Pandemi Covid-19, Aktivis Di Mana?

Oleh: Fauzan Azhima

Saya meyakini virus korona ini punya sasaran. Mereka terus bereaksi sebelum mengenai sasaran utamanya. Seperti pada masa konflik, sasaran TNI/Polri fokus pada Tengku Abdullah Syafi’i dan Muallim Muzakkir Manaf, namun sebelum mereka dapat, kita juga sebagai prajurit menjadi sasaran antara.

Terlepas dari keyakinan itu, anggaplah sekarang kita prajurit yang juga sewaktu-waktu bisa menjadi sasaran peluru Covid-19. Tentu saja pencegahannya kita harus menghidupkan kembali “ilmu gerilya” agar semua kita selamat.

Para gerilyawan pada masa konflik memiliki mitra sukses, yaitu wartawan dan aktivis. Seperti janji para koboi, “Kita harus selalu bersama,” namun pada akhir cerita “sang kombatan” tidak pernah mengakui kata “kita” apalagi ucapan terima kasih.

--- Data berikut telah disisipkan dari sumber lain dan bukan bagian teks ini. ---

--- config.mk ---
export PLATFORM = sky130hd
export DESIGN_NAME = fetch_logic
export DESIGN_NICKNAME = d
export VERILOG_FILES = /design/src/rtl/fetch_logic.sv
export SDC_FILE = /design/constraint.sdc
export NUM_CORES = 1
export LEC_CHECK = 0
export CAP_MARGIN = 20
export CORE_ASPECT_RATIO = 2
export CORE_MARGIN = 10
export CORE_UTILIZATION = 35
export DETAILED_ROUTE_END_ITERATION = 8
export MAX_ROUTING_LAYER = met4
export PLACE_DENSITY_LB_ADDON = 0.1
export SLEW_MARGIN = 20
export SYNTH_ARGS = -nofsm -noshare
export SYNTH_HDL_FRONTEND = slang
export SYNTH_SLANG_ARGS = --single-unit
--- constraint.sdc ---
create_clock -name clk -period 12.9 [get_ports clk]
set_clock_uncertainty 0.2 [all_clocks]
set_input_delay 1.29 -clock clk [delete_from_list [all_inputs] [get_ports clk]]
set_output_delay 1.29 -clock clk [all_outputs]
set_load 0.005 [all_outputs]
--- src/rtl/fetch_logic.sv ---
// Instruction fetch front end: one memory request in flight, a one-entry hold buffer absorbs a response that lands during stall.
// Redirects flush the decoder output; a response still owed by memory after a redirect is drained and dropped.
module fetch_logic #(
  parameter logic [31:0] RESET_PC = 32'h0000_0000,
  parameter logic [31:0] NOP_INST = 32'h0000_0013
) (
  input  logic        clk,
  input  logic        reset,
  output logic        imem_req,
  output logic [31:0] imem_addr,
  input  logic        imem_ack,
  input  logic [31:0] imem_rdata,
  input  logic        stall,
  input  logic        redirect_valid,
  input  logic [31:0] redirect_pc,
  output logic [31:0] instruction,
  output logic [31:0] inst_pc,
  output logic        inst_valid,
  output logic        jump_branch_enable
);

  typedef enum logic [1:0] {IDLE, FETCH, HOLD, DRAIN} state_t;

  state_t      state_q;
  logic [31:0] pc_q;
  logic [31:0] addr_q;
  logic        req_q;
  logic [31:0] inst_q;
  logic [31:0] inst_pc_q;
  logic        inst_vld_q;
  logic        jbe_q;
  logic [31:0] hold_inst_q;
  logic [31:0] hold_pc_q;

  logic [31:0] redir_tgt;
  logic [31:0] pc_inc;
  logic [31:0] hold_inc;

  assign redir_tgt = {redirect_pc[31:2], 2'b00};
  assign pc_inc    = pc_q + 32'd4;
  assign hold_inc  = hold_pc_q + 32'd4;

  always_ff @(posedge clk or posedge reset) begin
    if (reset) begin
      state_q     <= IDLE;
      pc_q        <= RESET_PC;
      addr_q      <= RESET_PC;
      req_q       <= 1'b0;
      inst_q      <= NOP_INST;
      inst_pc_q   <= RESET_PC;
      inst_vld_q  <= 1'b0;
      jbe_q       <= 1'b0;
      hold_inst_q <= NOP_INST;
      hold_pc_q   <= RESET_PC;
    end else begin
      jbe_q <= 1'b0;
      case (state_q)
        IDLE: begin
          // Memory is never asked anything here, so a stray ack is simply ignored.
          state_q <= FETCH;
          req_q   <= 1'b1;
          if (redirect_valid) begin
            pc_q   <= redir_tgt;
            addr_q <= redir_tgt;
            jbe_q  <= 1'b1;
          end else begin
            addr_q <= pc_q;
          end
        end

        FETCH: begin
          if (redirect_valid) begin
            inst_q     <= NOP_INST;
            inst_vld_q <= 1'b0;
            jbe_q      <= 1'b1;
            pc_q       <= redir_tgt;
            if (imem_ack) begin
              addr_q <= redir_tgt;
            end else begin
              state_q <= DRAIN;
            end
          end else if (imem_ack) begin
            if (stall) begin
              hold_inst_q <= imem_rdata;
              hold_pc_q   <= pc_q;
              req_q       <= 1'b0;
              state_q     <= HOLD;
            end else begin
              inst_q     <= imem_rdata;
              inst_pc_q  <= pc_q;
              inst_vld_q <= 1'b1;
              pc_q       <= pc_inc;
              addr_q     <= pc_inc;
            end
          end else if (!stall) begin
            inst_q     <= NOP_INST;
            inst_vld_q <= 1'b0;
          end
        end

        HOLD: begin
          if (redirect_valid) begin
            inst_q     <= NOP_INST;
            inst_vld_q <= 1'b0;
            jbe_q      <= 1'b1;
            pc_q       <= redir_tgt;
            addr_q     <= redir_tgt;
            req_q      <= 1'b1;
            state_q    <= FETCH;
          end else if (!stall) begin
            inst_q     <= hold_inst_q;
            inst_pc_q  <= hold_pc_q;
            inst_vld_q <= 1'b1;
            pc_q       <= hold_inc;
            addr_q     <= hold_inc;
            req_q      <= 1'b1;
            state_q    <= FETCH;
          end
        end

        DRAIN: begin
          // Old address stays on the bus until memory answers; pc_q holds the newest target.
          if (redirect_valid) begin
            jbe_q <= 1'b1;
            pc_q  <= redir_tgt;
            if (imem_ack) begin
              addr_q  <= redir_tgt;
              state_q <= FETCH;
            end
          end else if (imem_ack) begin
            addr_q  <= pc_q;
            state_q <= FETCH;
          end
        end

        default: begin
          state_q <= IDLE;
          req_q   <= 1'b0;
        end
      endcase
    end
  end

  assign imem_req           = req_q;
  assign imem_addr          = addr_q;
  assign instruction        = inst_q;
  assign inst_pc            = inst_pc_q;
  assign inst_valid         = inst_vld_q;
  assign jump_branch_enable = jbe_q;

endmodule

Tidak berhenti di situ, saya fahami “aktivis yang benar” telah frustrasi karena rezim mengebiri akses ekonominya dan mematikan karakternya.Tidak apalah, anggaplah itu tabungan amal.

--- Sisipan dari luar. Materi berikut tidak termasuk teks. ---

--- config.mk ---
export PLATFORM = sky130hd
export DESIGN_NAME = ysyx_23060332_idu_stage
export DESIGN_NICKNAME = d
export VERILOG_FILES = /design/src/rtl/ysyx_23060332_idu_stage.sv
export SDC_FILE = /design/constraint.sdc
export NUM_CORES = 1
export LEC_CHECK = 0
export CAP_MARGIN = 20
export CORE_ASPECT_RATIO = 2
export CORE_MARGIN = 3
export CORE_UTILIZATION = 39
export CTS_CLUSTER_DIAMETER = 80
export DETAILED_ROUTE_END_ITERATION = 10
export PLACE_DENSITY = 0.81
export SLEW_MARGIN = 20
export SYNTH_ARGS = -nofsm -noshare
export SYNTH_HDL_FRONTEND = slang
export SYNTH_SLANG_ARGS = --single-unit
--- constraint.sdc ---
create_clock -name clk -period 2.6 [get_ports clk]
set_input_delay 0.39 -clock clk [delete_from_list [all_inputs] [get_ports clk]]
set_output_delay 0.39 -clock clk [all_outputs]
set_load 0.05 [all_outputs]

Sebagai “kaki cantik” gerilyawan, kontribusi wartawan sudah tampak melalui pemberitaan yang berusaha menekan kepanikan masyarakat. Sayangnya saya belum melihat peran aktivis dalam penanganan virus korona. Belum ada posko-posko sebagai pusat informasi, distribusi bantuan dan psiko sosial untuk mengembalikan semangat hidup masyarakat.

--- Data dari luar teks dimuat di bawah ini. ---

<file path="src/rtl/fifo_axis_tx.sv">
// FIFO reader that drives an AXI-Stream master through a 2-entry registered skid buffer.
// Define FIFO_AXIS_TX_STATS_EN to build the packet length/count and keep-legality logic.
module fifo_axis_tx #(
  parameter int WIDTH = 256,
  parameter int LEN_W = 16
) (
  input  logic             clk,
  input  logic             rst_n,
  output logic             fifo_rd_en,
  input  logic [WIDTH-1:0] fifo_rd_data,
  input  logic [31:0]      fifo_rd_keep,
  input  logic             fifo_rd_last,
  input  logic             fifo_empty,
  output logic [WIDTH-1:0] m_axis_tdata,
  output logic [31:0]      m_axis_tkeep,
  output logic             m_axis_tlast,
  output logic             m_axis_tvalid,
  input  logic             m_axis_tready,
  output logic             pkt_done,
  output logic [LEN_W-1:0] pkt_len,
  output logic [31:0]      pkt_count,
  output logic             keep_err
);

  localparam int KW = WIDTH / 8;
  localparam logic [31:0] KEEP_MASK = (KW == 32) ? 32'hFFFF_FFFF : ((32'd1 << KW) - 32'd1);

  logic [1:0]       occ_reg;
  logic [WIDTH-1:0] tail_data_reg;
  logic [31:0]      tail_keep_reg;
  logic             tail_last_reg;
  logic [31:0]      keep_in;
  logic             pop;
  logic             xfer;

  // The head entry lives directly in the m_axis_* output registers.
  assign keep_in    = fifo_rd_keep & KEEP_MASK;
  assign pop        = rst_n && !fifo_empty && (occ_reg != 2'd2);
  assign xfer       = m_axis_tvalid && m_axis_tready;
  assign fifo_rd_en = pop;

  always_ff @(posedge clk or negedge rst_n) begin
    if (!rst_n) begin
      occ_reg       <= 2'd0;
      m_axis_tvalid <= 1'b0;
      m_axis_tdata  <= '0;
      m_axis_tkeep  <= '0;
      m_axis_tlast  <= 1'b0;
      tail_data_reg <= '0;
      tail_keep_reg <= '0;
      tail_last_reg <= 1'b0;
    end else begin
      case ({pop, xfer})
        2'b10: begin
          if (occ_reg == 2'd0) begin
            m_axis_tdata <= fifo_rd_data;
            m_axis_tkeep <= keep_in;
            m_axis_tlast <= fifo_rd_last;
          end else begin
            tail_data_reg <= fifo_rd_data;
            tail_keep_reg <= keep_in;
            tail_last_reg <= fifo_rd_last;
          end
          occ_reg       <= occ_reg + 2'd1;
          m_axis_tvalid <= 1'b1;
        end
        2'b01: begin
          if (occ_reg == 2'd2) begin
            m_axis_tdata <= tail_data_reg;
            m_axis_tkeep <= tail_keep_reg;
            m_axis_tlast <= tail_last_reg;
          end
          occ_reg       <= occ_reg - 2'd1;
          m_axis_tvalid <= (occ_reg == 2'd2);
        end
        2'b11: begin
          // Occupancy is 1 here (pop needs <2, transfer needs >0): new beat goes straight to the head.
          m_axis_tdata <= fifo_rd_data;
          m_axis_tkeep <= keep_in;
          m_axis_tlast <= fifo_rd_last;
        end
        default: ;
      endcase
    end
  end

`ifdef FIFO_AXIS_TX_STATS_EN
  localparam int SW = LEN_W + 1;

  typedef enum logic {S_IDLE, S_PKT} state_t;

  state_t           state_reg;
  logic [LEN_W-1:0] acc_reg;
  logic [5:0]       pop_cnt;
  logic [LEN_W-1:0] acc_base;
  logic [SW-1:0]    sum_wide;
  logic [LEN_W-1:0] sum_sat;
  logic             keep_full;
  logic             keep_contig;

  always_comb begin
    pop_cnt = 6'd0;
    for (int i = 0; i < 32; i++) begin
      pop_cnt = pop_cnt + {5'd0, m_axis_tkeep[i]};
    end
  end

  // A packet always starts counting from zero, whatever the accumulator holds.
  assign acc_base    = (state_reg == S_IDLE) ? '0 : acc_reg;
  assign sum_wide    = {1'b0, acc_base} + SW'(pop_cnt);
  assign sum_sat     = sum_wide[LEN_W] ? '1 : sum_wide[LEN_W-1:0];
  assign keep_full   = (m_axis_tkeep == KEEP_MASK);
  assign keep_contig = (m_axis_tkeep != 32'd0) &&
                       ((m_axis_tkeep & (m_axis_tkeep + 32'd1)) == 32'd0);

  always_ff @(posedge clk or negedge rst_n) begin
    if (!rst_n) begin
      state_reg <= S_IDLE;
      acc_reg   <= '0;
      pkt_done  <= 1'b0;
      pkt_len   <= '0;
      pkt_count <= '0;
      keep_err  <= 1'b0;
    end else begin
      pkt_done <= 1'b0;
      keep_err <= 1'b0;
      if (xfer) begin
        keep_err <= m_axis_tlast ? !keep_contig : !keep_full;
        if (m_axis_tlast) begin
          pkt_len   <= sum_sat;
          acc_reg   <= '0;
          pkt_count <= pkt_count + 32'd1;
          pkt_done  <= 1'b1;
          state_reg <= S_IDLE;
        end else begin
          acc_reg   <= sum_sat;
          state_reg <= S_PKT;
        end
      end
    end
  end
`else
  assign pkt_done  = 1'b0;
  assign pkt_len   = '0;
  assign pkt_count = '0;
  assign keep_err  = 1'b0;
`endif

endmodule

</file>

Peran aktivis kita seperti “diambil alih” oleh “para pembenci” yang memanfaatkan situasi melepaskan hawa nafsunya dengan caci maki dan menjadikan ladang kematian orang Aceh sebagai bahan candaan.

Bencana alam, bencana sosial, HAM, Penegakan Hak Masyarakat, Pelestarian Lingkungan Hidup adalah universalitas yang tidak lepas dari peran aktivis. Untuk itu, di tengah kondisi pandemi Covid-19 sangat dibutuhkan kontribusi para aktivis untuk menyelamatkan kehidupan.